Friday, August 23rd, 2019

August 23, 2019

This weekend, August 23 to 25, a somber anniversary is taking place at the Chesapeake Bay city of Hampton, Virginia. It was there, at the town once known as Point Comfort, that African slaves were first brought to England’s American colonies in August 1619. Those first slaves, captured from Portuguese slave traders, were brought to Virginia 400 years ago in the English ship White Lion. Colonial officials traded food and supplies for the “20 and odd” Africans, beginning an ugly legacy of slavery. Slavery did not end in the United States until 1865, and its effects are felt to this day.

The landing of the first enslaved Africans in English-occupied North America at Point Comfort in 1619.  Credit: National Park Service

A historical marker details the arrival of the first enslaved Africans in English North America at Point Comfort, Virginia, in August 1619. Credit: National Park Service

Commemorative events in Hampton begin today with a ceremony at the Tucker Family Cemetery, where William Tucker, the first child born (in 1624) of those first slaves, is buried. William was the son of Anthony and Isabella, who, like their fellow captives, had been brought from the Kingdom of Ndongo in what is now the southwest African nation of Angola. Tomorrow, a new Commemoration and Visitor Center telling the story of those first slaves will open at Fort Monroe, the historic army fort in Hampton that is now a national monument. There will also be Black Heritage Tours, an educational African Landing Day Program, and a Commemoration Concert at the Hampton Coliseum. Sunday, a gospel music festival will highlight a “Day of Healing,” and the ceremonies will end with the release of butterflies and a nationwide ringing of bells. In addition, the Hampton History Museum is hosting events, and its traveling exhibit “1619: Arrival of the First Africans” is making its way around churches, community groups, libraries, and schools in Virginia.

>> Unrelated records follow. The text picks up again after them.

===== config.mk =====
export PLATFORM = sky130hd
export DESIGN_NAME = lcd_nibble_responder_flat
export DESIGN_NICKNAME = d
export VERILOG_FILES = /design/src/rtl/lcd_nibble_responder_pkg.sv /design/src/rtl/lcd_nibble_responder_if.sv /design/src/rtl/lcd_strobe_gen.sv /design/src/rtl/lcd_nibble_responder.sv /design/src/flat_wrapper.sv
export SDC_FILE = /design/constraint.sdc
export NUM_CORES = 1
export LEC_CHECK = 0
export ABC_AREA = 1
export BUFFER_PORTS_ARGS = -buffer_cell sky130_fd_sc_hd__buf_2
export CAP_MARGIN = 0
export CORE_AREA = 2 2 68 103
export CTS_CLUSTER_SIZE = 28
export DETAILED_ROUTE_END_ITERATION = 16
export DIE_AREA = 0 0 70 105
export PLACE_DENSITY_LB_ADDON = 0.1
export SLEW_MARGIN = 20
export SYNTH_ARGS = -nofsm -noshare
export SYNTH_HDL_FRONTEND = slang
export SYNTH_SLANG_ARGS = --single-unit

===== constraint.sdc =====
create_clock -name Clock -period 3.13 [get_ports Clock]
set_clock_uncertainty 0.2 [all_clocks]
set_input_delay 0.313 -clock Clock [delete_from_list [all_inputs] [get_ports Clock]]
set_output_delay 0.313 -clock Clock [all_outputs]
set_load 0.005 [all_outputs]

===== src/rtl/lcd_nibble_responder_pkg.sv =====
// Shared definitions for the LCD nibble responder.
// Holds the top FSM and strobe phase encodings, the HD44780 4-bit
// initialisation nibbles, the default timing constants (50 MHz clock) and
// small helpers that pick the init nibble and settle time for a step.
package lcd_timing_pkg;

    typedef enum logic [2:0] {
        ST_IDLE   = 3'd0,
        ST_PWRUP  = 3'd1,
        ST_STROBE = 3'd2,
        ST_SETTLE = 3'd3,
        ST_DONE   = 3'd4
    } lcd_state_e;

    typedef enum logic [1:0] {
        PH_IDLE  = 2'd0,
        PH_SETUP = 2'd1,
        PH_PULSE = 2'd2,
        PH_HOLD  = 2'd3
    } strobe_phase_e;

    localparam logic [3:0] INIT_NIB_WAKE  = 4'h3;
    localparam logic [3:0] INIT_NIB_4BIT  = 4'h2;
    localparam int         INIT_STEPS     = 4;
    localparam logic [1:0] INIT_LAST_STEP = 2'(INIT_STEPS - 1);

    localparam int T_SETUP_DEF = 2;
    localparam int T_PULSE_DEF = 12;
    localparam int T_HOLD_DEF  = 1;
    localparam int T_WAIT_DEF  = 2000;
    localparam int T_PWRUP_DEF = 750000;
    localparam int T_INIT1_DEF = 205000;
    localparam int T_INIT2_DEF = 5000;
    localparam int CNT_W_DEF   = 20;

    // Three wake-up nibbles followed by the switch to 4-bit mode.
    function automatic logic [3:0] init_nibble(input logic [1:0] step);
        return (step == INIT_LAST_STEP) ? INIT_NIB_4BIT : INIT_NIB_WAKE;
    endfunction

    // Settle cycles after the nibble of a given step; user writes use t_wait.
    function automatic int settle_cycles(input logic init_mode, input logic [1:0] step,
                                         input int t_init1, input int t_init2, input int t_wait);
        int cyc;
        cyc = t_wait;
        if (init_mode) begin
            if (step == 2'd0) begin
                cyc = t_init1;
            end else if (step == 2'd1) begin
                cyc = t_init2;
            end else begin
                cyc = t_wait;
            end
        end else begin
            cyc = t_wait;
        end
        return cyc;
    endfunction

endpackage
===== src/rtl/cr16_ctrl_fsm_v2_pkg.sv =====
// Shared constants for the CR16 control FSM: opcode/extension codes, condition codes,
// flag bit positions, state encoding and the immediate-extension rule.
package cr16_ctrl_fsm_v2_pkg;

  localparam logic [3:0] OPC_NOP   = 4'h0;
  localparam logic [3:0] OPC_EXT   = 4'h4;
  localparam logic [3:0] OPC_CMP   = 4'hB;
  localparam logic [3:0] OPC_BCOND = 4'hC;

  localparam logic [3:0] EXT_LOAD  = 4'h0;
  localparam logic [3:0] EXT_STORE = 4'h4;
  localparam logic [3:0] EXT_JCOND = 4'hC;

  localparam logic [3:0] CC_EQ = 4'h0;
  localparam logic [3:0] CC_NE = 4'h1;
  localparam logic [3:0] CC_CS = 4'h2;
  localparam logic [3:0] CC_CC = 4'h3;
  localparam logic [3:0] CC_HI = 4'h4;
  localparam logic [3:0] CC_LS = 4'h5;
  localparam logic [3:0] CC_GT = 4'h6;
  localparam logic [3:0] CC_LE = 4'h7;
  localparam logic [3:0] CC_FS = 4'h8;
  localparam logic [3:0] CC_FC = 4'h9;
  localparam logic [3:0] CC_LO = 4'hA;
  localparam logic [3:0] CC_HS = 4'hB;
  localparam logic [3:0] CC_LT = 4'hC;
  localparam logic [3:0] CC_GE = 4'hD;
  localparam logic [3:0] CC_UC = 4'hE;
  localparam logic [3:0] CC_NV = 4'hF;

  localparam int FLAG_Z = 4;
  localparam int FLAG_C = 3;
  localparam int FLAG_F = 2;
  localparam int FLAG_L = 1;
  localparam int FLAG_N = 0;

  typedef enum logic [2:0] {
    S_FETCH   = 3'd0,
    S_DECODE  = 3'd1,
    S_EXEC    = 3'd2,
    S_STORE   = 3'd3,
    S_LD_ADDR = 3'd4,
    S_LD_WB   = 3'd5,
    S_HALT    = 3'd6
  } state_e;

  // Logical/unsigned-style operations take a zero-extended immediate.
  function automatic logic imm_is_zext(input logic [3:0] op);
    case (op)
      4'h1, 4'h2, 4'h3, 4'h4, 4'h8, 4'hC, 4'hE, 4'hF: return 1'b1;
      default:                                        return 1'b0;
    endcase
  endfunction

endpackage


===== src/rtl/cr16_ctrl_fsm_v2_if.sv =====
// Instruction/data memory handshake between the control FSM and the memory/IR side.
interface cr16_ctrl_fsm_v2_if;
  logic        mem_req;
  logic        mem_we;
  logic        ls_ctrl;
  logic        mem_ready;
  logic [15:0] instr;
  logic [15:0] ir_reg;

  modport master (output mem_req, mem_we, ls_ctrl, input mem_ready, instr, ir_reg);
  modport slave  (input mem_req, mem_we, ls_ctrl, output mem_ready, instr, ir_reg);
endinterface


===== src/rtl/cr16_ctrl_fsm_v2_cond_eval.sv =====
// Condition-code evaluator shared by the Bcond and Jcond paths.
module cr16_ctrl_fsm_v2_cond_eval
  import cr16_ctrl_fsm_v2_pkg::*;
(
  input  logic [4:0] flags,
  input  logic [3:0] cond,
  output logic       taken
);
  logic z, c, f, l, n;

  assign z = flags[FLAG_Z];
  assign c = flags[FLAG_C];
  assign f = flags[FLAG_F];
  assign l = flags[FLAG_L];
  assign n = flags[FLAG_N];

  always_comb begin
    taken = 1'b0;
    case (cond)
      CC_EQ: taken = z;
      CC_NE: taken = !z;
      CC_CS: taken = c;
      CC_CC: taken = !c;
      CC_HI: taken = l;
      CC_LS: taken = !l;
      CC_GT: taken = n;
      CC_LE: taken = !n;
      CC_FS: taken = f;
      CC_FC: taken = !f;
      CC_LO: taken = !l && !z;
      CC_HS: taken = l || z;
      CC_LT: taken = !n && !z;
      CC_GE: taken = n || z;
      CC_UC: taken = 1'b1;
      default: taken = 1'b0;
    endcase
  end
endmodule


===== src/rtl/cr16_ctrl_fsm_v2.sv =====
// Multi-cycle fetch/decode/execute controller for the CR16-style ISA with memory wait
// states, debug halt/step, retire-count pause and a sticky illegal-extension flag.
module cr16_ctrl_fsm_v2
  import cr16_ctrl_fsm_v2_pkg::*;
#(
  parameter  int DATA_W      = 16,
  parameter  int NREGS       = 16,
  parameter  int PAUSE_AFTER = 0,
  parameter  int CNT_W       = 16,
  localparam int REG_AW      = $clog2(NREGS)
) (
  input  logic                  clk,
  input  logic                  reset,
  input  logic [4:0]            flags,
  cr16_ctrl_fsm_v2_if.master    bus,
  input  logic                  dbg_halt,
  input  logic                  dbg_step,
  output logic                  ir_en,
  output logic                  pc_en,
  output logic                  pc_load,
  output logic                  pc_mux_ctrl,
  output logic [DATA_W-1:0]     disp,
  output logic                  reg_we,
  output logic [NREGS-1:0]      reg_en,
  output logic [REG_AW-1:0]     rsrc,
  output logic [REG_AW-1:0]     rdest,
  output logic [3:0]            op,
  output logic [DATA_W-1:0]     imm,
  output logic                  imm_en,
  output logic                  alu_mux_ctrl,
  output logic                  halted,
  output logic                  illegal,
  output logic [CNT_W-1:0]      instr_count
);

  function automatic logic [DATA_W-1:0] sext8(input logic signed [7:0] v);
    logic signed [DATA_W-1:0] w;
    w = v;
    return w;
  endfunction

  function automatic logic [DATA_W-1:0] zext8(input logic [7:0] v);
    return DATA_W'(v);
  endfunction

  state_e             state, state_nxt;
  logic               step_run, pause_hold, step_go, illegal_set, taken, pause_hit;
  logic [3:0]         opc, ext, op_sel;
  logic [REG_AW-1:0]  ins_src, ins_dst, ir_src, ir_dst;
  logic [CNT_W-1:0]   count_inc;
  logic               ir_unused;

  assign opc       = bus.instr[15:12];
  assign ext       = bus.instr[7:4];
  assign op_sel    = (opc == OPC_NOP) ? ext : opc;
  assign ins_src   = REG_AW'(bus.instr[3:0]);
  assign ins_dst   = REG_AW'(bus.instr[11:8]);
  assign ir_src    = REG_AW'(bus.ir_reg[3:0]);
  assign ir_dst    = REG_AW'(bus.ir_reg[11:8]);
  assign ir_unused = ^{bus.ir_reg[15:12], bus.ir_reg[7:4]};
  assign count_inc = instr_count + 1'b1;
  assign pause_hit = (PAUSE_AFTER != 0) && (count_inc == CNT_W'(PAUSE_AFTER));

  cr16_ctrl_fsm_v2_cond_eval u_cond (
    .flags (flags),
    .cond  (bus.instr[11:8]),
    .taken (taken)
  );

  always_ff @(posedge clk or negedge reset) begin
    if (!reset) begin
      state       <= S_FETCH;
      instr_count <= '0;
      illegal     <= 1'b0;
      step_run    <= 1'b0;
      pause_hold  <= 1'b0;
    end else begin
      state <= state_nxt;
      if (pc_en) begin
        instr_count <= count_inc;
        step_run    <= 1'b0;
      end else if (step_go) begin
        step_run <= 1'b1;
      end
      // A pause halt stays sticky until reset; only single steps escape it.
      if (pc_en && pause_hit) pause_hold <= 1'b1;
      if (illegal_set)        illegal    <= 1'b1;
    end
  end

  always_comb begin
    state_nxt    = S_FETCH;
    bus.mem_req  = 1'b0;
    bus.mem_we   = 1'b0;
    bus.ls_ctrl  = 1'b0;
    ir_en        = 1'b0;
    pc_en        = 1'b0;
    pc_load      = 1'b0;
    pc_mux_ctrl  = 1'b0;
    disp         = '0;
    reg_we       = 1'b0;
    reg_en       = '0;
    rsrc         = '0;
    rdest        = '0;
    op           = '0;
    imm          = '0;
    imm_en       = 1'b0;
    alu_mux_ctrl = 1'b0;
    halted       = 1'b0;
    illegal_set  = 1'b0;
    step_go      = 1'b0;
    // Outputs are forced to their reset values for as long as reset is held.
    if (reset) begin
      case (state)
        S_FETCH: begin
          bus.mem_req = 1'b1;
          ir_en       = 1'b1;
          state_nxt   = bus.mem_ready ? S_DECODE : S_FETCH;
        end
        S_DECODE: begin
          rsrc  = ins_src;
          rdest = ins_dst;
          if (opc == OPC_EXT && ext == EXT_STORE)     state_nxt = S_STORE;
          else if (opc == OPC_EXT && ext == EXT_LOAD) state_nxt = S_LD_ADDR;
          else                                        state_nxt = S_EXEC;
        end
        S_EXEC: begin
          rsrc   = ins_src;
          rdest  = ins_dst;
          op     = op_sel;
          imm_en = (opc != OPC_NOP);
          imm    = imm_is_zext(op_sel) ? zext8(bus.instr[7:0]) : sext8(bus.instr[7:0]);
          pc_en  = 1'b1;
          if (opc == OPC_BCOND) begin
            disp        = sext8(bus.instr[7:0]);
            pc_mux_ctrl = taken;
          end else if (opc == OPC_EXT) begin
            if (ext == EXT_JCOND) pc_load     = taken;
            else                  illegal_set = 1'b1;
          end else if (op_sel != OPC_CMP && op_sel != OPC_NOP) begin
            reg_we = 1'b1;
            reg_en = NREGS'(1) << ins_dst;
          end
        end
        S_STORE: begin
          rsrc        = ir_src;
          rdest       = ir_dst;
          bus.ls_ctrl = 1'b1;
          bus.mem_req = 1'b1;
          bus.mem_we  = 1'b1;
          pc_en       = bus.mem_ready;
          state_nxt   = S_STORE;
        end
        S_LD_ADDR: begin
          rsrc        = ir_src;
          bus.ls_ctrl = 1'b1;
          bus.mem_req = 1'b1;
          state_nxt   = bus.mem_ready ? S_LD_WB : S_LD_ADDR;
        end
        S_LD_WB: begin
          rdest        = ir_dst;
          alu_mux_ctrl = 1'b1;
          reg_we       = 1'b1;
          reg_en       = NREGS'(1) << ir_dst;
          pc_en        = 1'b1;
        end
        S_HALT: begin
          halted = 1'b1;
          if (dbg_step) begin
            step_go   = 1'b1;
            state_nxt = S_FETCH;
          end else if (!dbg_halt && !pause_hold) begin
            state_nxt = S_FETCH;
          end else begin
            state_nxt = S_HALT;
          end
        end
        default: state_nxt = S_FETCH;
      endcase
      // Retire boundary: the only point where a halt request is honoured.
      if (pc_en) state_nxt = (dbg_halt || pause_hit || step_run) ? S_HALT : S_FETCH;
    end
  end

endmodule


===== src/flat_wrapper.sv =====
// flat-port wrapper written by rule: the top's interface ports become plain ports
module cr16_ctrl_fsm_v2_flat import cr16_ctrl_fsm_v2_pkg::*;
#(
  parameter  int DATA_W      = 16,
  parameter  int NREGS       = 16,
  parameter  int PAUSE_AFTER = 0,
  parameter  int CNT_W       = 16,
  localparam int REG_AW      = $clog2(NREGS)
)
  (clk, reset, flags, dbg_halt, dbg_step, ir_en, pc_en, pc_load, pc_mux_ctrl, disp, reg_we, reg_en, rsrc, rdest, op, imm, imm_en, alu_mux_ctrl, halted, illegal, instr_count, bus_mem_req, bus_mem_we, bus_ls_ctrl, bus_mem_ready, bus_instr, bus_ir_reg);
  cr16_ctrl_fsm_v2_if bus_i ();
  input  logic clk;
  input  logic reset;
  input  logic [4:0] flags;
  input  logic dbg_halt;
  input  logic dbg_step;
  output logic ir_en;
  output logic pc_en;
  output logic pc_load;
  output logic pc_mux_ctrl;
  output logic [DATA_W-1:0] disp;
  output logic reg_we;
  output logic [NREGS-1:0] reg_en;
  output logic [REG_AW-1:0] rsrc;
  output logic [REG_AW-1:0] rdest;
  output logic [3:0] op;
  output logic [DATA_W-1:0] imm;
  output logic imm_en;
  output logic alu_mux_ctrl;
  output logic halted;
  output logic illegal;
  output logic [CNT_W-1:0] instr_count;
  output wire logic [$bits(bus_i.mem_req)-1:0] bus_mem_req;
  output wire logic [$bits(bus_i.mem_we)-1:0] bus_mem_we;
  output wire logic [$bits(bus_i.ls_ctrl)-1:0] bus_ls_ctrl;
  input wire logic [$bits(bus_i.mem_ready)-1:0] bus_mem_ready;
  input wire logic [$bits(bus_i.instr)-1:0] bus_instr;
  input wire logic [$bits(bus_i.ir_reg)-1:0] bus_ir_reg;
  assign bus_mem_req = bus_i.mem_req;
  assign bus_mem_we = bus_i.mem_we;
  assign bus_ls_ctrl = bus_i.ls_ctrl;
  assign bus_i.mem_ready = bus_mem_ready;
  assign bus_i.instr = bus_instr;
  assign bus_i.ir_reg = bus_ir_reg;
  cr16_ctrl_fsm_v2 #(.DATA_W(DATA_W), .NREGS(NREGS), .PAUSE_AFTER(PAUSE_AFTER), .CNT_W(CNT_W)) u_core (.clk(clk), .reset(reset), .flags(flags), .bus(bus_i), .dbg_halt(dbg_halt), .dbg_step(dbg_step), .ir_en(ir_en), .pc_en(pc_en), .pc_load(pc_load), .pc_mux_ctrl(pc_mux_ctrl), .disp(disp), .reg_we(reg_we), .reg_en(reg_en), .rsrc(rsrc), .rdest(rdest), .op(op), .imm(imm), .imm_en(imm_en), .alu_mux_ctrl(alu_mux_ctrl), .halted(halted), .illegal(illegal), .instr_count(instr_count));
endmodule

===== config.mk =====
export PLATFORM = sky130hd
export DESIGN_NAME = cr16_ctrl_fsm_v2_flat
export DESIGN_NICKNAME = d
export VERILOG_FILES = /design/src/rtl/cr16_ctrl_fsm_v2_pkg.sv /design/src/rtl/cr16_ctrl_fsm_v2_if.sv /design/src/rtl/cr16_ctrl_fsm_v2_cond_eval.sv /design/src/rtl/cr16_ctrl_fsm_v2.sv /design/src/flat_wrapper.sv
export SDC_FILE = /design/constraint.sdc
export NUM_CORES = 1
export LEC_CHECK = 0
export CAP_MARGIN = 20
export CELL_PAD_IN_SITES_DETAIL_PLACEMENT = 1
export CELL_PAD_IN_SITES_GLOBAL_PLACEMENT = 1
export CORE_MARGIN = 2
export CORE_UTILIZATION = 29
export CTS_CLUSTER_SIZE = 25
export DETAILED_ROUTE_END_ITERATION = 6
export HOLD_SLACK_MARGIN = 0.05
export PLACE_DENSITY_LB_ADDON = 0.3
export SYNTH_ARGS = -nofsm -noshare
export SYNTH_HDL_FRONTEND = slang
export SYNTH_SLANG_ARGS = --single-unit

===== constraint.sdc =====
create_clock -name clk -period 4.8 [get_ports clk]
set_input_delay 0.96 -clock clk [delete_from_list [all_inputs] [get_ports clk]]
set_output_delay 0.96 -clock clk [all_outputs]
set_load 0.01 [all_outputs]

==> summary.txt <==
Routing
  – Vias per cell: between 5 and 6
  – Remaining DRCs: 0
  – Via count: about 2500
  – Post-Route WL: 7850 um
  – Drt wl/cell: 15.8 um
  – First-iteration detailed-routing DRC count: approximately 150
  – Post-route ant nets: 0
  – Iteration count of the initial detailed-routing pass: 4

Power and ir drop
  – Pleak: 1.30 nW
  – Sw frac: 34.4%
  – Power Density: between 150 and 200 nW/um2
  – Clock Power Share: a little under a fifth
  – Pint: about 0.40 mW
  – NetSw: around 0.21 mW
  – Gate power share: 42.7%
  – Flop pwr share: 38.4%
  – Worst VDD drop: 0.217 mV

Timing
  – Slew of the pin with the lowest slew margin: 0.750 ns
  – Part of the cycle the worst path needs: 94.3%
  – Max-slew violation count: 0
  – Max Fclk: 0.221 GHz
  – Final setup TNS: 0 ns
  – RSZ-0062 raised after global routing: no
  – Final Hold Viols: 0
  – Final Skew: 0.00332 ns
  – # setup viols final: 0
  – Slew margin rel.: 49.6%
  – Final Critical Period: 4.53 ns

Synthesis
  – Synth top cells by count: 31 x nand2_1, 21 x dfrtp_1, 20 x and2_1, 20 x nor2_1, 15 x buf_4
  – Avg Cell Area, Syn: 7.67 um2
  – Synth area leader: dfrtp_1
  – Leading register cell type out of synthesis: dfrtp_1
  – Synthesized Nets: 340
  – FF+latch count, synth: 21
  – EDFF count, synth: 0
  – Post-Synthesis Cells: 297
  – Main area contributors after synthesis: dfrtp_1 23%, and2_1 5.5%, nand2_1 5.1%
  – Count leader, synth: nand2_1
  – Synth unique cells: 55
  – Sequential cell area fraction in the yosys report: a little under a quarter
  – Share of the synthesized area in the top cell type: 23.1%
  – Mapped cell area: 2280 um2
  – Ys Warns: 0
  – Async SR Flop Fraction: 100%

Clock network
  – Clock Tree Buf Depth: 2
  – CTS tree: built
  – Clock sink count: 21
  – Later-pin clock latency in the skew report: 0.26 ns
  – Root Buffer: clkbuf_8
  – Cts bufs inserted: 3
  – H-tree levels: 1
  – Clock slew at reported path FFs: roughly 0.080 ns

Worst hold path
  – Min-Delay Path Class: reg -> reg
  – Hold path start: u_core.illegal$_DFFE_PN0P_
  – Hold path endpoint: u_core.illegal$_DFFE_PN0P_
  – Hold path depth: 1

Placed design
  – Placed inst area: 3460 um2
  – Placed Instances: roughly 490
  – Post-DP HPWL: 6190 um
  – Port buffer count: 121
  – Gpl congestion: 0.858

Layout
  – Nets: ~440
  – Final Non-Filler Cells: 497
  – Layout cells sized above 1: 8.35%
  – Fill cells: between 900 and 1000
  – Final instance area: 3510 um2
  – Area growth syn-to-layout: 54.1%
  – Antenna diode count: 0

Job
  – Max_cap viols: 0

Critical path
  – Critical path fanouts, max: 10
  – R2R cell count: 4
  – R2r setup slk: 2.48 ns
  – R2R Path Start: u_core.state[0]$_DFF_PN0_
  – Crit path DAT: around 3.6 ns
  – Critical path class: in -> out
  – CP Launch Type: primary input
  – Worst setup EP type: primary output
  – Worst R2R End: u_core.instr_count[1]$_DFFE_PN0P_
  – Critical Path RT: roughly 3.8 ns

Floorplanning
  – Die Area: 8580 um2
  – Die Y: 92.6 um
  – Die W: 92.6 um
  – FP Rows: 32
  – Core Area: 7690 um2
  – Initial Util: 29.6%
  – Num ports: between 100 and 150

Global routing
  – Gr ovfl total: 0
  – First-pass GRT wire length: 12800 um
  – Number of global-route vias before repair: 2612
  – GRT Overall Usage: roughly 18%
  – Initial antenna violation count: 0
  – Largest net degree at the start of global routing: 39

Status
  – Status: finished clean
==> state kept, by name (all words and copies together) (netlist names) <==
| register | cells |
|---|---|
| u_core.step_run | 1 |
| u_core.state | 3 |
| u_core.instr_count | 16 |
| u_core.illegal | 1 |
==> final cells by class <==
cell class              count  area (um2)  share of cell area (%)
repair buffers            129        1270                    36.2
flip-flops and latches     21         526                    15.0
clock inverters             1        5.00                   0.143
inverters                   7        26.3                   0.748
clock buffers               3        41.3                    1.18
well taps                 102         128                    3.64
multi-input cells         234        1510                    43.1
==> power groups by stage <==
stage | sequential [mW] | combinational (mW) | clock [mW]
finish | 0.233 | 0.258 | 0.114
global placement | 0.235 | 0.255 | 0
floorplan | 0.228 | 0.134 | 0
detailed placement | 0.235 | 0.260 | 0
global route | 0.239 | 0.284 | 0.127
CTS | 0.233 | 0.261 | 0.119
==> kinds of logic (layout without fill, tap and decap cells) <==
group / Yosys count / in the layout / synth area share, %
AO/OA/AOI/OAI: 62 / 62 / 19.0
flip-flops: 21 / 21 / 23.1
buffers and inverters: 42 / 140 / 10.8
adder cells (fa/ha/maj): 1 / 1 / 0.549
AND/OR/NAND/NOR: 142 / 142 / 34.4
XOR/XNOR: 18 / 18 / 6.92
multiplexers: 11 / 11 / 5.33
==> through the flow <==
| stage | worst slack (ns) | hold WS, ns | utilization (%) | power [mW] |
|---|---|---|---|---|
| 3_5_place_dp | 0.193 | 0.460 | 45.0 | 0.495 |
| 2_1_floorplan | 1.02 | 0.465 | - | 0.362 |
| 5_1_grt | 0.110 | 0.509 | 45.7 | 0.650 |
| 6_report | 0.273 | 0.477 | 45.7 | 0.605 |
| 4_1_cts | 0.177 | 0.484 | 45.6 | 0.612 |
| 3_3_place_gp | 0.257 | 0.460 | 45.0 | 0.490 |
==> routing by layer <==
layer,GRT usage [%],up-vias,share of wire [%]
li1,-,1246,-
met1,22.5,1226,44
met2,32.8,67,51
met3,1.95,4,4.5
met4,2.70,0,0.48
met5,0,-,0
==> worst max path at each step <==
| stage | to | startpoint | slack [ns] |
|---|---|---|---|
| 2_1_floorplan | imm[10] | bus_instr[13] | 1.02 |
| 3_3_place_gp | reg_en[7] | bus_instr[15] | 0.26 |
| 3_5_place_dp | reg_en[7] | bus_instr[15] | 0.19 |
| 4_1_cts | reg_en[7] | bus_instr[15] | 0.18 |
| 5_1_grt | reg_en[5] | bus_instr[13] | 0.11 |
| 6_report | reg_en[7] | bus_instr[15] | 0.27 |
==> repair_timing <==
action / CTS / global route
resized for setup: 0 / 1
setup endpoints to repair: 0 / 3
hold buffers: 0 / 0
setup buffers: 0 / 0
==> placed cells by master (no fill, tap or decap), types with 4 or more instances in the layout <==
cell type / n
a22oi_1: 8
xor2_1: 5
buf_4: 8
nand3_1: 14
and2_1: 20
nand2b_1: 5
nand2_1: 31
inv_1: 7
dfrtp_1: 21
mux2_2: 9
and3_1: 11
o22ai_1: 14
xnor2_1: 13
nor3_1: 4
clkdlybuf4s50_1: 121
o21ai_0: 11
nor2b_1: 8
a21oi_1: 5
nor2_1: 20
==> critical path, stage by stage <==
cell             delay, ns
clkdlybuf4s50_1       0.61
nor4b_2               0.48
nor4_1                0.19
a2bb2oi_2             0.28
nand2_2               0.13
o32ai_1               0.32
clkdlybuf4s50_1       0.59
Power figures use the tool's default switching activity.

Slaves were sold at public auctions in the South. Pictures of blacks being sold like merchandise stirred much resentment in the North against slavery. Credit: Detail of The Slave Auction(1862), an oil painting on canvas by Eyre Crowe; Kennedy Galleries, Inc., New York City

Slaves were sold at public auctions in the southern United States. Pictures of blacks being sold like merchandise stirred much resentment in the North against slavery. Credit: Detail of The Slave Auction (1862), an oil painting on canvas by Eyre Crowe; Kennedy Galleries, Inc., New York City

That first group of captive Africans in Virginia were classed along with indentured servants, because the colony did not yet have rules regarding slavery. Most indentured servants had a contract to work without wages for a master for four to seven years, after which they became free. Blacks brought in as slaves, however, had no right to eventual freedom, and they were sold at auction. Some Africans did gain their freedom, however, settling in the colonies and buying property. But racial prejudice among white colonists forced most free blacks to remain in the lowest levels of colonial society.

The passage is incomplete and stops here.